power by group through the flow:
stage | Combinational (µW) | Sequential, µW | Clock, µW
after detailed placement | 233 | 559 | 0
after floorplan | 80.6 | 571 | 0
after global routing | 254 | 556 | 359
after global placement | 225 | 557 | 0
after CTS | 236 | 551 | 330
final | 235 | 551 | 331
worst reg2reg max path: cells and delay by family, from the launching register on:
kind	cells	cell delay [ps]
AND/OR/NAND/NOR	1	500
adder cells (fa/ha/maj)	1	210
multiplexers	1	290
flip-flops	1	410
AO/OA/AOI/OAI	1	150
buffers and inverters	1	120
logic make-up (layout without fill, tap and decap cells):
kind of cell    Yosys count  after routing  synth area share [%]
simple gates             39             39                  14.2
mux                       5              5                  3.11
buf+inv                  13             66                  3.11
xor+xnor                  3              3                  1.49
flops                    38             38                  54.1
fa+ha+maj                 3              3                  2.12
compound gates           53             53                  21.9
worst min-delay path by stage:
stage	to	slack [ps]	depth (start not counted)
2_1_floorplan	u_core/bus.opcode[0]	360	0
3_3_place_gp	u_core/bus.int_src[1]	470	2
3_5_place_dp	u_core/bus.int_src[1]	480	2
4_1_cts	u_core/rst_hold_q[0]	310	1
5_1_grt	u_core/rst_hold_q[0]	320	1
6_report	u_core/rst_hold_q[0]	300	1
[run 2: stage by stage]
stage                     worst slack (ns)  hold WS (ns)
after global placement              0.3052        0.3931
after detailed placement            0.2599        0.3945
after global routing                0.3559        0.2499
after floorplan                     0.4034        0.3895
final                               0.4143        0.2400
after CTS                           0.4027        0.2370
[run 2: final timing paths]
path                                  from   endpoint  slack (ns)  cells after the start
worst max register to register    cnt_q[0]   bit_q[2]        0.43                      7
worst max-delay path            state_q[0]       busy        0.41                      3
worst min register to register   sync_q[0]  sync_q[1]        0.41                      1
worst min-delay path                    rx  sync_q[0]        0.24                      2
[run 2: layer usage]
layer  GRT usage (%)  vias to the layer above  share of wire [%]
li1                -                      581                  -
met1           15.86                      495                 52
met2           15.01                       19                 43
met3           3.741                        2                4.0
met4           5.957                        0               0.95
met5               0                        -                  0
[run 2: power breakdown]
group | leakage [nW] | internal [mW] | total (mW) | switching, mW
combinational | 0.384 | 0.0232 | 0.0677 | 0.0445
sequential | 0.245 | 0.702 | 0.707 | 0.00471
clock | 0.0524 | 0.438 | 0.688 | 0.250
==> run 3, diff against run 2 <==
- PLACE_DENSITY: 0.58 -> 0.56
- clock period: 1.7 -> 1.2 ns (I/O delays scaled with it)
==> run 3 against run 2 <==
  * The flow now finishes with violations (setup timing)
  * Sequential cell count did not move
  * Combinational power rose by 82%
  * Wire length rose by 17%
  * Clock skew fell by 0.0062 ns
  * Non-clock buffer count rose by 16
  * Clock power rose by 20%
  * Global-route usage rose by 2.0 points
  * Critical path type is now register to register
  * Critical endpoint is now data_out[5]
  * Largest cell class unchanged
===== config.mk =====
export PLATFORM = sky130hd
export DESIGN_NAME = pool_2d
export DESIGN_NICKNAME = d
export VERILOG_FILES = /design/src/rtl/pool_pkg.sv /design/src/rtl/pool_group_reduce.sv /design/src/rtl/pool_2d.sv
export SDC_FILE = /design/constraint.sdc
export NUM_CORES = 2
export LEC_CHECK = 0
export BUFFER_PORTS_ARGS = -buffer_cell sky130_fd_sc_hd__buf_2
export CAP_MARGIN = 30
export CORE_UTILIZATION = 30
export DETAILED_ROUTE_END_ITERATION = 7
export PLACE_DENSITY = 0.52
export SETUP_SLACK_MARGIN = 0.4
export SLEW_MARGIN = 20
export SYNTH_ARGS = -nofsm -noshare
export SYNTH_HDL_FRONTEND = slang
export SYNTH_SLANG_ARGS = --single-unit

===== constraint.sdc =====
create_clock -name i_clk -period 15.5 [get_ports i_clk]
set_input_delay 3.875 -clock i_clk [delete_from_list [all_inputs] [get_ports i_clk]]
set_output_delay 3.875 -clock i_clk [all_outputs]
set_load 0.05 [all_outputs]

===== src/rtl/pool_pkg.sv =====
// Shared types and constants for the 2-D pooling block.
package pool_pkg;

  typedef enum logic [1:0] {
    S_IDLE  = 2'd0,
    S_RUN   = 2'd1,
    S_FLUSH = 2'd2,
    S_DONE  = 2'd3
  } pool_state_t;

  localparam logic POOL_AVG = 1'b0;
  localparam logic POOL_MAX = 1'b1;

  // Elements are signed Q5.3: three fractional bits.
  localparam int FRAC = 3;

  // Maps the requested window size to log2(W); anything other than 2 or 4 behaves as W=1.
  function automatic logic [1:0] windowLog2(input logic [2:0] w);
    case (w)
      3'd2:    windowLog2 = 2'd1;
      3'd4:    windowLog2 = 2'd2;
      default: windowLog2 = 2'd0;
    endcase
  endfunction

endpackage


===== src/rtl/pool_group_reduce.sv =====
// Horizontal reduction of one four-lane slice of a beat: two pair results (W=2)
// or a single quad result (W=4), as a sum (average mode) or a signed max.
module pool_group_reduce #(
  parameter int DWIDTH = 8
) (
  input  logic [4*DWIDTH-1:0]      i_data,
  input  logic [3:0]               i_mask,
  input  logic                     i_mode,
  input  logic                     i_quad,
  output logic signed [DWIDTH+3:0] o_red0,
  output logic signed [DWIDTH+3:0] o_red1,
  output logic                     o_mask0,
  output logic                     o_mask1
);
  import pool_pkg::*;

  localparam int AW = DWIDTH + 4;
  // Most-negative element value, sign-extended to the accumulator width.
  localparam logic signed [AW-1:0] MIN_VAL = {{5{1'b1}}, {(DWIDTH-1){1'b0}}};

  logic signed [AW-1:0] w_lane [4];
  logic signed [AW-1:0] w_pair0;
  logic signed [AW-1:0] w_pair1;

  function automatic logic signed [AW-1:0] combine(input logic signed [AW-1:0] a,
                                                   input logic signed [AW-1:0] b,
                                                   input logic mode);
    if (mode == POOL_AVG) combine = a + b;
    else                  combine = (a > b) ? a : b;
  endfunction

  // Invalid lanes are replaced by the neutral element of the active reduction.
  always_comb begin
    for (int i = 0; i < 4; i++) begin
      if (i_mask[i]) w_lane[i] = AW'($signed(i_data[i*DWIDTH +: DWIDTH]));
      else           w_lane[i] = (i_mode == POOL_MAX) ? MIN_VAL : '0;
    end
  end

  assign w_pair0 = combine(w_lane[0], w_lane[1], i_mode);
  assign w_pair1 = combine(w_lane[2], w_lane[3], i_mode);
  assign o_red0  = i_quad ? combine(w_pair0, w_pair1, i_mode) : w_pair0;
  assign o_red1  = w_pair1;
  assign o_mask0 = i_quad ? (|i_mask) : (|i_mask[1:0]);
  assign o_mask1 = |i_mask[3:2];

endmodule


===== src/rtl/pool_2d.sv =====
// W x W average/max pooling over a streamed frame of LANES-wide beats, with bypass.
module pool_2d #(
  parameter int DWIDTH = 8,
  parameter int LANES  = 16,
  parameter int CNT_W  = 16
) (
  input  logic                    i_clk,
  input  logic                    i_reset,
  input  logic                    i_start,
  input  logic                    i_enable_pool,
  input  logic                    i_pool_mode,
  input  logic [2:0]              i_pool_window_size,
  input  logic [CNT_W-1:0]        i_num_rows,
  input  logic                    i_in_valid,
  output logic                    o_in_ready,
  input  logic [LANES*DWIDTH-1:0] i_inp_data,
  input  logic [LANES-1:0]        i_validity_mask,
  output logic                    o_out_valid,
  input  logic                    i_out_ready,
  output logic [LANES*DWIDTH-1:0] o_out_data,
  output logic [LANES-1:0]        o_out_mask,
  output logic                    o_done_pool
);
  import pool_pkg::*;

  localparam int QUADS  = LANES / 4;
  localparam int GROUPS = LANES / 2;
  localparam int AW     = DWIDTH + 4;
  localparam logic signed [AW:0] SAT_HI = (AW+1)'((1 << (DWIDTH-1)) - 1);
  localparam logic signed [AW:0] SAT_LO = ~SAT_HI;

  pool_state_t r_state, w_stateNext;
  logic                    r_enPool, r_mode;
  logic [1:0]              r_wLog2, r_beatCnt;
  logic [CNT_W-1:0]        r_numRows, r_rowCnt, w_rowNext;
  logic signed [AW-1:0]    r_acc [GROUPS];
  logic [GROUPS-1:0]       r_accMask;
  logic                    r_outValid, r_outIsLast;
  logic [LANES*DWIDTH-1:0] r_outData;
  logic [LANES-1:0]        r_outMask;

  logic                    w_accept, w_outFree, w_pool, w_lastBeat, w_lastRow;
  logic [2:0]              w_winLast;
  logic signed [AW-1:0]    w_red0 [QUADS];
  logic signed [AW-1:0]    w_red1 [QUADS];
  logic [QUADS-1:0]        w_rmask0, w_rmask1;
  logic signed [AW-1:0]    w_beatVal [GROUPS];
  logic [GROUPS-1:0]       w_beatMask;
  logic signed [AW-1:0]    w_accNext [GROUPS];
  logic [GROUPS-1:0]       w_accMaskNext;
  logic [LANES*DWIDTH-1:0] w_poolData;
  logic [LANES-1:0]        w_poolMask;

  function automatic logic signed [AW-1:0] combine(input logic signed [AW-1:0] a,
                                                   input logic signed [AW-1:0] b,
                                                   input logic mode);
    if (mode == POOL_AVG) combine = a + b;
    else                  combine = (a > b) ? a : b;
  endfunction

  // Average: round-half-up divide by W*W then saturate; max: value is already in range.
  function automatic logic [DWIDTH-1:0] finalize(input logic signed [AW-1:0] a,
                                                 input logic mode,
                                                 input logic [1:0] wl);
    logic signed [AW:0] biased;
    logic signed [AW:0] scaled;
    logic [2:0]         s;
    s      = {wl, 1'b0};
    biased = {a[AW-1], a} + ((AW+1)'(1) << (s - 3'd1));
    scaled = biased >>> s;
    if (mode == POOL_MAX)     finalize = a[DWIDTH-1:0];
    else if (scaled > SAT_HI) finalize = SAT_HI[DWIDTH-1:0];
    else if (scaled < SAT_LO) finalize = SAT_LO[DWIDTH-1:0];
    else                      finalize = scaled[DWIDTH-1:0];
  endfunction

  assign w_outFree   = !r_outValid || i_out_ready;
  assign o_in_ready  = (r_state == S_RUN) && (r_rowCnt != r_numRows) && w_outFree;
  assign w_accept    = i_in_valid && o_in_ready;
  assign w_pool      = r_enPool && (r_wLog2 != 2'd0);
  assign w_winLast   = (3'd1 << r_wLog2) - 3'd1;
  assign w_lastBeat  = ({1'b0, r_beatCnt} == w_winLast);
  assign w_rowNext   = r_rowCnt + CNT_W'(1);
  assign w_lastRow   = (w_rowNext == r_numRows);
  assign o_out_valid = r_outValid;
  assign o_out_data  = r_outData;
  assign o_out_mask  = r_outMask;
  assign o_done_pool = (r_state == S_DONE);

  for (genvar q = 0; q < QUADS; q++) begin : g_quad
    pool_group_reduce #(.DWIDTH(DWIDTH)) u_reduce (
      .i_data  (i_inp_data[q*4*DWIDTH +: 4*DWIDTH]),
      .i_mask  (i_validity_mask[q*4 +: 4]),
      .i_mode  (r_mode),
      .i_quad  (r_wLog2 == 2'd2),
      .o_red0  (w_red0[q]),
      .o_red1  (w_red1[q]),
      .o_mask0 (w_rmask0[q]),
      .o_mask1 (w_rmask1[q])
    );
  end

  // Route the per-quad reductions onto global group indices for the current W.
  always_comb begin
    for (int g = 0; g < GROUPS; g++) w_beatVal[g] = '0;
    w_beatMask = '0;
    for (int q = 0; q < QUADS; q++) begin
      if (r_wLog2 == 2'd2) begin
        w_beatVal[q]  = w_red0[q];
        w_beatMask[q] = w_rmask0[q];
      end else begin
        w_beatVal[2*q]    = w_red0[q];
        w_beatVal[2*q+1]  = w_red1[q];
        w_beatMask[2*q]   = w_rmask0[q];
        w_beatMask[2*q+1] = w_rmask1[q];
      end
    end
  end

  // Fold the current beat into the window; the first beat of a window starts it afresh.
  always_comb begin
    w_accMaskNext = '0;
    for (int g = 0; g < GROUPS; g++) begin
      if (r_beatCnt == 2'd0) begin
        w_accNext[g]     = w_beatVal[g];
        w_accMaskNext[g] = w_beatMask[g];
      end else begin
        w_accNext[g]     = combine(r_acc[g], w_beatVal[g], r_mode);
        w_accMaskNext[g] = r_accMask[g] | w_beatMask[g];
      end
    end
  end

  // Pooled output word: FLUSH emits the stored partial window, otherwise the window just closed.
  always_comb begin
    w_poolData = '0;
    w_poolMask = '0;
    for (int g = 0; g < GROUPS; g++) begin
      if (g < (LANES >> r_wLog2)) begin
        if (r_state == S_FLUSH) begin
          w_poolData[g*DWIDTH +: DWIDTH] = finalize(r_acc[g], r_mode, r_wLog2);
          w_poolMask[g]                  = r_accMask[g];
        end else begin
          w_poolData[g*DWIDTH +: DWIDTH] = finalize(w_accNext[g], r_mode, r_wLog2);
          w_poolMask[g]                  = w_accMaskNext[g];
        end
      end
    end
  end

  // Frame sequencing: done after the last output leaves, or at once for an empty frame.
  always_comb begin
    w_stateNext = r_state;
    case (r_state)
      S_IDLE:  if (i_start) w_stateNext = (i_num_rows == '0) ? S_DONE : S_RUN;
      S_RUN: begin
        if (r_outValid && i_out_ready && r_outIsLast)
          w_stateNext = S_DONE;
        else if (w_accept && w_lastRow && w_pool && !w_lastBeat)
          w_stateNext = S_FLUSH;
      end
      S_FLUSH: if (r_outValid && i_out_ready && r_outIsLast) w_stateNext = S_DONE;
      S_DONE:  w_stateNext = S_IDLE;
      default: w_stateNext = S_IDLE;
    endcase
  end

  // State register.
  always_ff @(posedge i_clk or posedge i_reset) begin
    if (i_reset) r_state <= S_IDLE;
    else         r_state <= w_stateNext;
  end

  // Configuration latch, window accumulation and the held output register.
  always_ff @(posedge i_clk or posedge i_reset) begin
    if (i_reset) begin
      r_enPool    <= 1'b0;
      r_mode      <= 1'b0;
      r_wLog2     <= 2'd0;
      r_numRows   <= '0;
      r_rowCnt    <= '0;
      r_beatCnt   <= 2'd0;
      r_accMask   <= '0;
      r_outValid  <= 1'b0;
      r_outIsLast <= 1'b0;
      r_outData   <= '0;
      r_outMask   <= '0;
      for (int g = 0; g < GROUPS; g++) r_acc[g] <= '0;
    end else begin
      if (r_outValid && i_out_ready) r_outValid <= 1'b0;
      if (r_state == S_IDLE && i_start) begin
        r_enPool    <= i_enable_pool;
        r_mode      <= i_pool_mode;
        r_wLog2     <= windowLog2(i_pool_window_size);
        r_numRows   <= i_num_rows;
        r_rowCnt    <= '0;
        r_beatCnt   <= 2'd0;
        r_outIsLast <= 1'b0;
      end
      if (w_accept) begin
        r_rowCnt <= w_rowNext;
        if (!w_pool) begin
          r_outData   <= i_inp_data;
          r_outMask   <= i_validity_mask;
          r_outValid  <= 1'b1;
          r_outIsLast <= w_lastRow;
        end else if (w_lastBeat) begin
          r_outData   <= w_poolData;
          r_outMask   <= w_poolMask;
          r_outValid  <= 1'b1;
          r_outIsLast <= w_lastRow;
          r_beatCnt   <= 2'd0;
        end else begin
          for (int g = 0; g < GROUPS; g++) r_acc[g] <= w_accNext[g];
          r_accMask <= w_accMaskNext;
          r_beatCnt <= r_beatCnt + 2'd1;
        end
      end
      if (r_state == S_FLUSH && !r_outIsLast && w_outFree) begin
        r_outData   <= w_poolData;
        r_outMask   <= w_poolMask;
        r_outValid  <= 1'b1;
        r_outIsLast <= 1'b1;
      end
    end
  end

endmodule
--- config.mk ---
export PLATFORM = sky130hd
export DESIGN_NAME = uart_hex_line_rx
export DESIGN_NICKNAME = d
export VERILOG_FILES = /design/src/rtl/uart_hex_pkg.sv /design/src/rtl/uart_hex_line_rx_byte.sv /design/src/rtl/uart_hex_line_rx.sv
export SDC_FILE = /design/constraint.sdc
export NUM_CORES = 1
export LEC_CHECK = 0
export ABC_AREA = 0
export CORE_MARGIN = 3
export CORE_UTILIZATION = 50
export CTS_CLUSTER_SIZE = 20
export DETAILED_ROUTE_END_ITERATION = 12
export PLACE_DENSITY = 0.75
export RECOVER_POWER = 50
export SETUP_SLACK_MARGIN = 0.1
export SLEW_MARGIN = 0
export SYNTH_ARGS = -nofsm -noshare
export SYNTH_HDL_FRONTEND = slang
export SYNTH_HIERARCHICAL = 1
export SYNTH_SLANG_ARGS = --single-unit
--- constraint.sdc ---
create_clock -name clk -period 3.3 [get_ports clk]
set_clock_uncertainty 0.1 [all_clocks]
set_input_delay 0.495 -clock clk [delete_from_list [all_inputs] [get_ports clk]]
set_output_delay 0.495 -clock clk [all_outputs]
set_load 0.02 [all_outputs]
--- src/rtl/uart_hex_pkg.sv ---
// Shared constants, bit-FSM state encoding and ASCII hex decoding for the
// hex-line UART receiver.
package uart_hex_pkg;

    localparam logic [7:0] ASCII_CR = 8'h0D;
    localparam logic [7:0] ASCII_LF = 8'h0A;

    typedef enum logic [1:0] {
        IDLE  = 2'd0,
        START = 2'd1,
        DATA  = 2'd2,
        STOP  = 2'd3
    } bit_state_t;

    // Returns {valid, nibble}; nibble is zero when the character is not hex.
    function automatic logic [4:0] hex_nibble(input logic [7:0] ch);
        logic [7:0] diff;
        diff = 8'h00;
        if (ch >= 8'h30 && ch <= 8'h39) begin
            diff = ch - 8'h30;
            return {1'b1, diff[3:0]};
        end else if (ch >= 8'h41 && ch <= 8'h46) begin
            diff = ch - 8'h37;
            return {1'b1, diff[3:0]};
        end else if (ch >= 8'h61 && ch <= 8'h66) begin
            diff = ch - 8'h57;
            return {1'b1, diff[3:0]};
        end
        return 5'b0_0000;
    endfunction

endpackage

--- src/rtl/uart_hex_line_rx_byte.sv ---
// 8N1 byte receiver: rx synchronizer, start/data/stop bit FSM and the
// mid-bit sampling down-counter.
module uart_byte_rx
    import uart_hex_pkg::*;
#(
    parameter int SAMPLECLOCK = 434
) (
    input  logic       clk,
    input  logic       reset,
    input  logic       rx,
    output logic [7:0] data,
    output logic       byte_strobe,
    output logic       frame_err,
    output logic       busy
);

    localparam logic [1:0]  ST_IDLE  = IDLE;
    localparam logic [1:0]  ST_START = START;
    localparam logic [1:0]  ST_DATA  = DATA;
    localparam logic [1:0]  ST_STOP  = STOP;
    localparam logic [15:0] RELOAD   = 16'(SAMPLECLOCK);
    localparam logic [15:0] HALF     = 16'(SAMPLECLOCK / 2);

    logic        rx_meta;
    logic        rx_s;
    logic        rx_d;
    logic [1:0]  state;
    logic [15:0] baudcnt;
    logic [2:0]  bit_idx;
    logic [7:0]  shreg;

    always_ff @(posedge clk or posedge reset) begin
        if (reset) begin
            rx_meta     <= 1'b1;
            rx_s        <= 1'b1;
            rx_d        <= 1'b1;
            state       <= ST_IDLE;
            baudcnt     <= 16'd0;
            bit_idx     <= 3'd0;
            shreg       <= 8'd0;
            byte_strobe <= 1'b0;
            frame_err   <= 1'b0;
        end else begin
            rx_meta     <= rx;
            rx_s        <= rx_meta;
            rx_d        <= rx_s;
            byte_strobe <= 1'b0;
            frame_err   <= 1'b0;
            // Counter only runs while a frame is active; every action happens at zero.
            if (state != ST_IDLE && baudcnt != 16'd0) begin
                baudcnt <= baudcnt - 16'd1;
            end else begin
                case (state)
                    ST_IDLE: begin
                        if (rx_d && !rx_s) begin
                            baudcnt <= HALF;
                            state   <= ST_START;
                        end
                    end
                    ST_START: begin
                        if (!rx_s) begin
                            baudcnt <= RELOAD;
                            bit_idx <= 3'd0;
                            state   <= ST_DATA;
                        end else begin
                            state <= ST_IDLE;
                        end
                    end
                    ST_DATA: begin
                        shreg   <= {rx_s, shreg[7:1]};
                        baudcnt <= RELOAD;
                        bit_idx <= bit_idx + 3'd1;
                        if (bit_idx == 3'd7) begin
                            state <= ST_STOP;
                        end
                    end
                    default: begin
                        byte_strobe <= rx_s;
                        frame_err   <= !rx_s;
                        state       <= ST_IDLE;
                    end
                endcase
            end
        end
    end

    assign data = shreg;
    assign busy = (state != ST_IDLE);

endmodule

--- src/rtl/uart_hex_line_rx.sv ---
// Receives CR/LF-terminated ASCII hex lines over UART and presents the last
// completed line as a 32-bit value with a one-cycle strobe.
module uart_hex_line_rx
    import uart_hex_pkg::*;
#(
    parameter int BAUDRATE    = 115200,
    parameter int MASTERCLOCK = 50000000,
    parameter int SAMPLECLOCK = MASTERCLOCK / BAUDRATE
) (
    input  logic        clk,
    input  logic        reset,
    input  logic        rx,
    output logic [31:0] value,
    output logic        value_good,
    output logic        error,
    output logic        busy
);

    logic [7:0]  data;
    logic        byte_strobe;
    logic        frame_err;
    logic [4:0]  nib;
    logic [31:0] acc;
    logic [3:0]  digits;
    logic        discard;

    uart_byte_rx #(
        .SAMPLECLOCK(SAMPLECLOCK)
    ) u_byte_rx (
        .clk        (clk),
        .reset      (reset),
        .rx         (rx),
        .data       (data),
        .byte_strobe(byte_strobe),
        .frame_err  (frame_err),
        .busy       (busy)
    );

    assign nib = hex_nibble(data);

    always_ff @(posedge clk or posedge reset) begin
        if (reset) begin
            value      <= 32'd0;
            value_good <= 1'b0;
            error      <= 1'b0;
            acc        <= 32'd0;
            digits     <= 4'd0;
            discard    <= 1'b0;
        end else begin
            value_good <= 1'b0;
            error      <= 1'b0;
            if (frame_err) begin
                error   <= 1'b1;
                discard <= 1'b1;
            end else if (byte_strobe) begin
                if (nib[4]) begin
                    // Shifting drops the oldest nibble, so long lines keep the last 8 digits.
                    acc    <= {acc[27:0], nib[3:0]};
                    digits <= (digits == 4'd8) ? 4'd8 : digits + 4'd1;
                end else if (data == ASCII_CR || data == ASCII_LF) begin
                    if (digits != 4'd0 && !discard) begin
                        value      <= acc;
                        value_good <= 1'b1;
                    end
                    acc     <= 32'd0;
                    digits  <= 4'd0;
                    discard <= 1'b0;
                end else begin
                    error   <= 1'b1;
                    discard <= 1'b1;
                end
            end
        end
    end

endmodule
* * *
Please give an exact copy of the lines above, beginning with the line containing "by 2.0 points" and running through the line containing "is now data_out[5]", and of no other lines.

▶ _Exercise output_:
  * Global-route usage rose by 2.0 points
  * Critical path type is now register to register
  * Critical endpoint is now data_out[5]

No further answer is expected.